BEGIN INPUT DATA

--- src/source/besm_bus_pkg.sv ---
/* Shared definitions for the external bus: word width, bus operation codes,
   bus I/O register index and the semaphore bit set by read-modify-write */
package besm_bus_pkg;

    localparam int WORD_BITS     = 64;  // Memory and register word width
    localparam int SEMAPHORE_BIT = 55;  // Set by RDMWR on write back

    // Bus operations as issued by the processor
    typedef enum logic [3:0] {
        IDLE  = 4'd0,   // Nothing to do
        CCRD  = 4'd1,   // Instruction cache read, no bus cycles
        CCWR  = 4'd2,   // Instruction cache write, no bus cycles
        DCRD  = 4'd3,   // Operand cache read, no bus cycles
        DCWR  = 4'd4,   // Operand cache write, no bus cycles
        FETCH = 4'd8,   // Instruction fetch into RG1
        DRD   = 4'd9,   // Operand read into RG2
        DWR   = 4'd10,  // Result write from RG3
        RDMWR = 4'd11,  // Atomic read, set semaphore, write back
        BTRWR = 4'd12,  // Block transfer write
        BTRRD = 4'd13,  // Block transfer read
        BICLR = 4'd14,  // Clear bus interrupts, no bus cycles
        BIRD  = 4'd15   // Poll bus interrupts, no bus cycles
    } bus_op_t;

    // Bus I/O register selected by the arbiter
    typedef enum logic [1:0] {
        ADDR  = 2'd0,   // RG0 physical address
        CMD   = 2'd1,   // RG1 fetched instruction
        RDATA = 2'd2,   // RG2 loaded operand
        WDATA = 2'd3    // RG3 data to store
    } reg_index_t;

endpackage

--- src/source/busio_registers.sv ---
/* Bus I/O registers RG0..RG3 between processor and memory; the arbiter picks
   one for capture or for driving the outgoing data word */
`timescale 1ns/1ps

module busio_registers #(
    parameter int ADDR_WIDTH = 8               // Memory address bits
) (
    input  logic                                clk,
    input  logic                                reset,
    input  logic                                request,    // Load RG0 and RG3
    input  logic                                ecx,        // Register port enable
    input  logic                                wrx,        // Capture from memory
    input  logic                                atomic,     // Force semaphore bit
    input  besm_bus_pkg::reg_index_t            arx,        // Selected register
    input  logic [ADDR_WIDTH-1:0]               cpu_addr,
    input  logic [besm_bus_pkg::WORD_BITS-1:0]  cpu_wdata,
    input  logic [besm_bus_pkg::WORD_BITS-1:0]  mem_rdata,

    output logic [ADDR_WIDTH-1:0]               bus_addr,   // RG0 to memory
    output logic [besm_bus_pkg::WORD_BITS-1:0]  bus_wdata,  // Selected register out
    output logic [besm_bus_pkg::WORD_BITS-1:0]  cmd_word,   // RG1 to processor
    output logic [besm_bus_pkg::WORD_BITS-1:0]  data_word   // RG2 to processor
);

    logic [ADDR_WIDTH-1:0]              rg0;       // Address
    logic [besm_bus_pkg::WORD_BITS-1:0] rg1;       // Fetched instruction
    logic [besm_bus_pkg::WORD_BITS-1:0] rg2;       // Loaded operand
    logic [besm_bus_pkg::WORD_BITS-1:0] rg3;       // Store data
    logic [besm_bus_pkg::WORD_BITS-1:0] sel_word;  // Register picked by arx
    logic                               capture;

    assign capture = ecx && wrx;

    always_ff @(posedge clk) begin
        if (request)
            rg0 <= cpu_addr;
        else if (capture && arx == besm_bus_pkg::ADDR)
            rg0 <= mem_rdata[ADDR_WIDTH-1:0];  // Low bits only
    end

    always_ff @(posedge clk) begin
        if (reset)
            rg1 <= '0;
        else if (capture && arx == besm_bus_pkg::CMD)
            rg1 <= mem_rdata;
    end

    always_ff @(posedge clk) begin
        if (reset)
            rg2 <= '0;
        else if (capture && arx == besm_bus_pkg::RDATA)
            rg2 <= mem_rdata;
    end

    always_ff @(posedge clk) begin
        if (request)
            rg3 <= cpu_wdata;
        else if (capture && arx == besm_bus_pkg::WDATA)
            rg3 <= mem_rdata;
    end

    always_comb begin
        sel_word = '0;
        case (arx)
            besm_bus_pkg::ADDR:  sel_word[ADDR_WIDTH-1:0] = rg0;  // Zero extended
            besm_bus_pkg::CMD:   sel_word = rg1;
            besm_bus_pkg::RDATA: sel_word = rg2;
            besm_bus_pkg::WDATA: sel_word = rg3;
            default:             sel_word = rg3;
        endcase
    end

    // RDMWR writes the old word back marked as taken, RG2 keeps it as read
    always_comb begin
        bus_wdata = sel_word;
        if (atomic)
            bus_wdata[besm_bus_pkg::SEMAPHORE_BIT] = 1'b1;
    end

    assign bus_addr  = rg0;
    assign cmd_word  = rg1;
    assign data_word = rg2;

endmodule

--- config.mk ---
export PLATFORM = sky130hd
export DESIGN_NAME = busio_registers
export DESIGN_NICKNAME = d
export VERILOG_FILES = /design/src/source/besm_bus_pkg.sv /design/src/source/busio_registers.sv
export SDC_FILE = /design/constraint.sdc
export NUM_CORES = 1
export LEC_CHECK = 0
export ABC_AREA = 0
export CORE_ASPECT_RATIO = 0.8
export CORE_MARGIN = 4
export CORE_UTILIZATION = 35
export DETAILED_ROUTE_END_ITERATION = 8
export DONT_BUFFER_PORTS = 1
export GPL_TIMING_DRIVEN = 0
export SLEW_MARGIN = 10
export SYNTH_ARGS = -nofsm -noshare
export SYNTH_HDL_FRONTEND = slang
export SYNTH_SLANG_ARGS = --single-unit
--- constraint.sdc ---
create_clock -name clk -period 2.6 [get_ports clk]
set_input_delay 0.13 -clock clk [delete_from_list [all_inputs] [get_ports clk]]
set_output_delay 0.13 -clock clk [all_outputs]
set_load 0.01 [all_outputs]
# Word level (Yosys, flattened, before mapping)

Cells that the tools add are included.

Multiplexer cells: 7
Reductions and logical operators: 8
Equality and inequality tests: 3

Operator list:

| kind                                                 | count |
|---|---|
| case mux 56 bit (3 select lines)                     | 1 |
| two-way mux 64 bit                                   | 2 |
| case mux 8 bit (4 select lines)                      | 1 |
| two-way mux 8 bit                                    | 2 |
| logical AND 1 bit                                    | 5 |
| equality test 2 bit (second input constant)          | 2 |
| nonzero test 2 bit                                   | 2 |
| equality test 2 x 1 -> 1 bit (second input constant) | 1 |
| zero test 2 bit                                      | 1 |
| two-way mux 1 bit                                    | 1 |

Input bits: 144
Bits in registers: 200
Word-level logic and storage cells: 22
Output and inout port bits: 200

# Longest topological paths before layout

Gate-level depths: netlist (run 1).

Depth after elaboration: 4
Mapped depth: 6
Mapped depth without buffers: 2

# Least setup slack after synthesis (run 1)

No wires, ideal clock.

Path kind: input-to-reg
Start point: input port request
End point: register rg3[0] in the netlist's numbering (enable)
Slack: 0.151 ns
Stages: 3
Arrival: 2.023 ns
Path buffers: 2
Required time: 2.175 ns
Setup time: 0.425 ns
Cells stage by stage: buf_2 buf_1 a41o_1

Longest elaborated chain between the ends: 1

Ends and longest elaborated chain:

| item                                | RTL line              | RTL |
|---|---|---|
| from (decl)                         | busio_registers.sv:10 | `input logic request,` |
| nonzero test 2 bit (no source line) | n/a                   |  |
| to (signal assigned)                | busio_registers.sv:57 | `rg3 <= cpu_wdata;` |
| to (signal assigned)                | busio_registers.sv:59 | `rg3 <= mem_rdata;` |
| to (decl)                           | busio_registers.sv:28 | `logic [besm_bus_pkg::WORD_BITS-1:0] rg3;` |

No other way between the ends.
A chain may end at the register's enable or synchronous reset.

# Worst setup path in the final report (run 1)

Start point: input port arx[1]
End point: output port bus_wdata[29] in the netlist's numbering

Longest elaborated chain between the ends: 2
Elaborated cells on any way between the ends: 4
Those cells by class: eq/ne: 3; mux: 1

Ends and longest elaborated chain:

| item                                                                       | RTL line              | RTL |
|---|---|---|
| from (decl)                                                                | busio_registers.sv:14 | `input besm_bus_pkg::reg_index_t arx,` |
| equality test 2 bit / equality test 2 x 1 -> 1 bit (equally long branches) | busio_registers.sv:64 | `case (arx)` |
| case mux 56 bit (3 select lines) *                                         | busio_registers.sv:64 |  |
| to (decl)                                                                  | busio_registers.sv:20 | `output logic [besm_bus_pkg::WORD_BITS-1:0] bus_wdata,` |

Every way passes the cells marked *; elsewhere a longest branch is shown, timed or not.

==> results.sh, run 1 <==
export IMPL_run_status="finished, final reports clean"
export IMPL_rows=54
export IMPL_grt_ovfl_total=0
export IMPL_nets=1113
export IMPL_whs_ns=0.0640
export IMPL_r2r_cells=2
export IMPL_ys_ff_latch=200
export IMPL_critPathTopFamily="buffers and inverters"
export IMPL_synthesis_nets=954
export IMPL_via_count=6958
export IMPL_yosys_most_used_dff="dfxtp_1"
export IMPL_r2r_end="data_word[11]$_SDFFE_PP0P_"
export IMPL_slowest_stage="clkbuf_1"
export IMPL_period_share_pct=64.0
export IMPL_layout_drive_gt1_share_pct=19.6
export IMPL_crit_arrival_ns=1.53
export IMPL_clkTransAtPathRegs_ns=0.08
export IMPL_final_area_um2=12400
export IMPL_final_core_util_pct=45.0
export IMPL_grt_max_degree=47
export IMPL_synth_area_um2=9920
export IMPL_synthCells=810
export IMPL_cp_depth=4
export IMPL_p_int_w=0.00545
export IMPL_whs_path_depth=3
export IMPL_port_buffers=0
export IMPL_synth_cell_types=23
export IMPL_ios=344
export IMPL_drv_slew=0
export IMPL_grt_pass1_wl_um=47200
export IMPL_placed_area_um2=10400
export IMPL_setup_violations=0
export IMPL_peakVddDrop_mv=0.425
export IMPL_antenna_found_initial=1
export IMPL_diodes=0
export IMPL_r2r_setup_slack_ns=1.83
export IMPL_grt_pass1_vias=7389
export IMPL_dr_pass1_iters=4
export IMPL_critPathRequiredTime_ns=2.47
export IMPL_yosysTopAreaCell="dfxtp_1"
export IMPL_yosysTopAreaCellShare_pct=25.8
export IMPL_ant_nets=0
export IMPL_die_area_um2=31100
export IMPL_critPathMaxStageDelay_ns=0.54
export IMPL_clk_latency_ns=0.43
export IMPL_synth_edff_count=72
export IMPL_clockBufferDepth=2
export IMPL_worstSetupPathType="input port to primary output"
export IMPL_fillers=2566
export IMPL_critPathLaunchType="input port"
export IMPL_drt_total_wl_um=31700
export IMPL_start_util_pct=36.0
export IMPL_synthToLayoutAreaGrowth_pct=25.0
export IMPL_dpl_hpwl_um=22200
export IMPL_cts_root_buf="clkbuf_16"
export IMPL_crit_path_frequent_cell="buf_2"
export IMPL_routabilityCongestion=0.775
export IMPL_worstPathMaxFanout=10
export IMPL_hold_path_end="cmd_word[54]$_SDFFE_PP0P_"
export IMPL_hold_start="wrx"
export IMPL_hp_class="input port to flop"
export IMPL_cp_end_kind="primary output"
export IMPL_timing_fmax_mhz=601
export IMPL_core_um2=27600
export IMPL_power_per_cell_area_nw_per_um2=589
export IMPL_power_frac_seq_pct=48.5
export IMPL_cts_tree="yes"
export IMPL_cts_made_buffers=17
export IMPL_relSlewSlack_pct=53.7
export IMPL_leakagePower_nw=4.93
export IMPL_hold_viol=0
export IMPL_synth_seq_area_share_pct=47.6
export IMPL_clock_sinks=200
export IMPL_fin_skew_ns=0
export IMPL_p_switching_w=0.00186
export IMPL_routedWlPerCell_um=23.5
export IMPL_switching_share_pct=25.4
export IMPL_ys_warn_count=0
export IMPL_maxCapViolCount=0
export IMPL_rsz0062_at_grt="false"
export IMPL_period_needed_ns=1.66
export IMPL_synthArstFlopShare_pct=0
export IMPL_tightestPinTransition_ns=0.695
export IMPL_drc=0
export IMPL_r2r_start="data_word[11]$_SDFFE_PP0P_"
export IMPL_die_h_um=159
export IMPL_die_w_um=196
export IMPL_avgSynthCellArea_um2=12.2
export IMPL_clkPwrFrac_pct=38.5
export IMPL_pwr_share_comb_pct=13.0
export IMPL_cts_repair_resized=0
export IMPL_cp_cell_sequence="buf_2, buf_2, clkbuf_1, a22o_1"
export IMPL_cp_buffers_inverters=3
export IMPL_grtUsageTotal_pct=19.8
export IMPL_via_per_inst=5.17
export IMPL_htreeDepth=4
export IMPL_synth_area_leaders="dfxtp_1, edfxtp_1, mux2i_1, nand2b_1, mux2_2"
export IMPL_drt_initial_drc_count=295
layout make-up:
type | instances | area [µm²] | area share, %
plain buffers | 66 | 470 | 3.79
clock buffers | 17 | 425 | 3.43
clock inverters | 15 | 174 | 1.40
multi-input cells | 544 | 4740 | 38.2
flip-flops and latches | 200 | 4720 | 38.1
well taps | 364 | 455 | 3.67
repair buffers | 140 | 1420 | 11.4
layout by cell type, fill, tap and decap left out, drive strengths merged:
master	Yosys	final
nand2b	200	200
dlygate4sd3	0	139
mux2i	128	128
dfxtp	128	128
mux2	112	112
edfxtp	72	72
a22o	55	55
clkbuf	27	44
buf	39	40
nand2	32	32
mux4	8	8
clkinv	0	6
inv	0	4
bufinv	0	3
and4b	2	2
clkinvlp	0	2
nand4b	2	2
nor2b	1	1
nor2	1	1
a31o	1	1
a41o	1	1
a221o	1	1
cells by family (layout without fill, tap and decap cells):
family | count (synthesis) | in the layout | synth area share (%)
compound gates | 58 | 58 | 5.15
simple gates | 238 | 238 | 14.4
flops | 200 | 200 | 47.6
mux | 248 | 248 | 28.1
buf+inv | 66 | 238 | 4.74
what timing repair did:
item / CTS / global route
hold endpoints to repair: 200 / 0
hold buffers: 139 / 0
endpoints found under the setup margin: 0 / 0
setup buffers: 0 / 0
flip-flops by register name, summed over array words and instances (netlist names):
register / flops
cmd_word: 64
data_word: 64
rg3: 64
bus_addr: 8
layer usage:
layer / routed length [µm] / track usage [%] / vias to the layer above / share of wire [%]
met5: 7 / 0 / - / 0.022
met4: 380 / 5.15 / 2 / 1.2
met3: 2150 / 5.71 / 27 / 6.8
met2: 15100 / 32.8 / 264 / 48
met1: 14000 / 25.7 / 3458 / 44
li1: - / - / 3207 / -
how the worst max path moves through the flow:
stage               slack, ns  startpoint           endpoint
finish                   0.94      arx[1]      bus_wdata[29]
global placement        -1.38     request  rg3[34]$_DFFE_PP_
global route             0.82      arx[1]      bus_wdata[42]
CTS                      0.90      arx[1]      bus_wdata[42]
detailed placement       0.57     request  rg3[35]$_DFFE_PP_
floorplan                0.15     request   rg3[0]$_DFFE_PP_
power groups by stage:
| stage | logic [W] | clock network, W | registers (W) |
|---|---|---|---|
| after CTS | 0.000953 | 0.00290 | 0.00354 |
| after global placement | 0.000742 | 0 | 0.00361 |
| after global routing | 0.00102 | 0.00302 | 0.00356 |
| after detailed placement | 0.000759 | 0 | 0.00361 |
| final | 0.000948 | 0.00281 | 0.00354 |
| after floorplan | 0.000583 | 0 | 0.00357 |
cells in the mapped netlist (2+ instances only):
| library cell | n |
|---|---|
| dfxtp_1 | 128 |
| nand2_1 | 32 |
| buf_2 | 20 |
| buf_4 | 2 |
| edfxtp_1 | 72 |
| nand2b_1 | 200 |
| and4b_1 | 2 |
| a22o_1 | 55 |
| clkbuf_1 | 27 |
| mux2i_1 | 128 |
| mux2_4 | 18 |
| mux2_2 | 94 |
| buf_6 | 8 |
| buf_12 | 8 |
| mux4_2 | 8 |
tightest hold or removal path, delay by kind of cell:
kind                   cells  cell delay, ns
AND/OR/NAND/NOR            1            0.07
multiplexers               1            0.08
buffers and inverters      1            0.17
stage by stage:
| step | power, W | setup TNS, ns | setup WS [ns] | instances |
|---|---|---|---|---|
| detailed placement | 0.00437 | 0 | 0.573 | 1175 |
| global placement | 0.00435 | -87.67 | -1.38 | 1174 |
| CTS | 0.00739 | 0 | 0.896 | 1346 |
| finish | 0.00730 | 0 | 0.937 | 1346 |
| global route | 0.00759 | 0 | 0.822 | 1346 |
| floorplan | 0.00415 | 0 | 0.151 | 810 |
Note: power is estimated with default switching activity, not from simulation.
==> inputs of run 2 (changes only) <==
- clock period: 2.6 -> 1.7 ns (I/O delays scaled with it)
==> results.sh, run 2 (same netlist as run 1, synthesis figures left out) <==
export IMPL_grt_pass1_wl_um=47300
export IMPL_drc=0
export IMPL_hp_class="input port to flop"
export IMPL_layout_drive_gt1_share_pct=19.6
export IMPL_via_per_inst=5.14
export IMPL_final_common_cell="nand2b_1"
export IMPL_run_status="finished, final reports clean"
export IMPL_crit_arrival_ns=1.49
export IMPL_nets=1119
export IMPL_grt_pass1_vias=7515
export IMPL_hold_start="wrx"
export IMPL_period_share_pct=92.7
export IMPL_drt_initial_drc_count=231
export IMPL_rows=54
export IMPL_critPathMaxStageDelay_ns=0.57
export IMPL_clkTransAtPathRegs_ns=0.07
export IMPL_rsz0062_at_grt="false"
export IMPL_grt_ovfl_total=0
export IMPL_worstSetupPathType="flop to primary output"
export IMPL_tightestPinTransition_ns=0.797
export IMPL_critPathLaunchType="flop"
export IMPL_clock_sinks=200
export IMPL_leakagePower_nw=4.95
export IMPL_p_int_w=0.00815
export IMPL_fin_skew_ns=0
export IMPL_drt_total_wl_um=31500
export IMPL_cts_root_buf="clkbuf_16"
export IMPL_slowest_stage="mux4_2"
export IMPL_preCtsSetupSlack_ns=-0.634
export IMPL_critPathTopFamily="multiplexers"
export IMPL_die_area_um2=31100
export IMPL_cp_startpoint="bus_addr[1]$_DFFE_PP_"
export IMPL_clk_latency_ns=0.43
export IMPL_post_cts_setup_buffer_count=0
export IMPL_worstPathMaxFanout=2
export IMPL_p_switching_w=0.00286
export IMPL_ios=344
export IMPL_clkPwrFrac_pct=37.6
export IMPL_htreeDepth=4
export IMPL_fin_ws_ns=0.124
export IMPL_dpl_hpwl_um=21700
export IMPL_cp_buffers_inverters=0
export IMPL_die_h_um=159
export IMPL_pwr_share_comb_pct=13.3
export IMPL_switching_share_pct=26.0
export IMPL_layout_common_cells="nand2b_1, dlygate4sd3_1, mux2i_1, dfxtp_1, mux2_2"
export IMPL_timing_fmax_mhz=635
export IMPL_cp_cell_sequence="mux4_2"
export IMPL_period_needed_ns=1.58
export IMPL_routedWlPerCell_um=23.3
export IMPL_power_frac_seq_pct=49.2
export IMPL_grt_max_degree=33
export IMPL_relSlewSlack_pct=46.9
export IMPL_core_um2=27600
export IMPL_peakVddDrop_mv=0.626
export IMPL_start_util_pct=36.0
export IMPL_synthToLayoutAreaGrowth_pct=25.6
export IMPL_cp_end_kind="primary output"
export IMPL_antenna_found_initial=1
export IMPL_setup_tns_ns=0
export IMPL_critPathRequiredTime_ns=1.62
export IMPL_die_w_um=196
export IMPL_port_buffers=0
export IMPL_ant_nets=0
export IMPL_setup_violations=0
export IMPL_routabilityCongestion=0.785
export IMPL_power_per_cell_area_nw_per_um2=884
export IMPL_cts_tree="yes"
export IMPL_grtUsageTotal_pct=19.9
export IMPL_maxCapViolCount=0
export IMPL_clockBufferDepth=2
export IMPL_r2r_start="data_word[63]$_SDFFE_PP0P_"
export IMPL_cts_made_buffers=17
export IMPL_dr_pass1_iters=4
export IMPL_drv_slew=0
export IMPL_hold_viol=0
export IMPL_via_count=6966
## run 2: per-stage QoR
step,instance area [µm²],util [%],power (W),hold WS (ns),std cells
floorplan,9930,-,0.00635,0.261,810
finish,12500,45.2,0.0110,0.128,1354
CTS,12500,45.2,0.0111,0.109,1352
global route,12500,45.2,0.0115,0.109,1353
global placement,10400,37.7,0.00665,0.271,1174
detailed placement,10400,37.7,0.00667,0.276,1174
## run 2: routing by layer
layer	track usage, %	share of wire (%)
met1	25.9	45
met2	33.3	48
met3	5.39	6.0
met4	5.22	1.3
met5	0	0
## run 2: area by class of cell
class / count / area, µm²
multi-input combinational: 545 / 4760
tap: 364 / 455
buffer: 66 / 472
sequential: 200 / 4720
fill: 2534 / 15100
clock inverter: 11 / 101
timing repair buffer: 145 / 1450
clock buffer: 21 / 493
antenna: 2 / 5.00
## run 2: worst paths after layout
kind	endpoint	slack, ns	cells after the start
hold reg to reg	data_word[29]$_SDFFE_PP0P_	0.55	2
hold / removal	bus_addr[1]$_DFFE_PP_	0.13	1
setup reg to reg	data_word[63]$_SDFFE_PP0P_	0.89	2
setup / recovery	bus_wdata[1]	0.12	1
## run 2: what timing repair did
| action | CTS | global route |
|---|---|---|
| setup endpoints to repair | 64 | 19 |
| endpoints found under the hold margin | 200 | 0 |
| gates cloned | 1 | 0 |
| hold buffers | 145 | 0 |
| gates resized for setup | 1 | 1 |
| pin swaps | 0 | 0 |
## run 2: power by group through the flow
stage | Combinational (W) | Clock (W) | Sequential (W)
after floorplan | 0.000894 | 0 | 0.00546
after global placement | 0.00113 | 0 | 0.00552
after detailed placement | 0.00114 | 0 | 0.00552
after CTS | 0.00147 | 0.00426 | 0.00541
after global routing | 0.00157 | 0.00446 | 0.00544
final | 0.00146 | 0.00414 | 0.00541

END INPUT DATA

- [REQUIRED WORK] The lines above that include "primary" should each be listed.

- [TASK OUTPUT]
export IMPL_worstSetupPathType="input port to primary output"
export IMPL_cp_end_kind="primary output"
export IMPL_worstSetupPathType="flop to primary output"
export IMPL_cp_end_kind="primary output"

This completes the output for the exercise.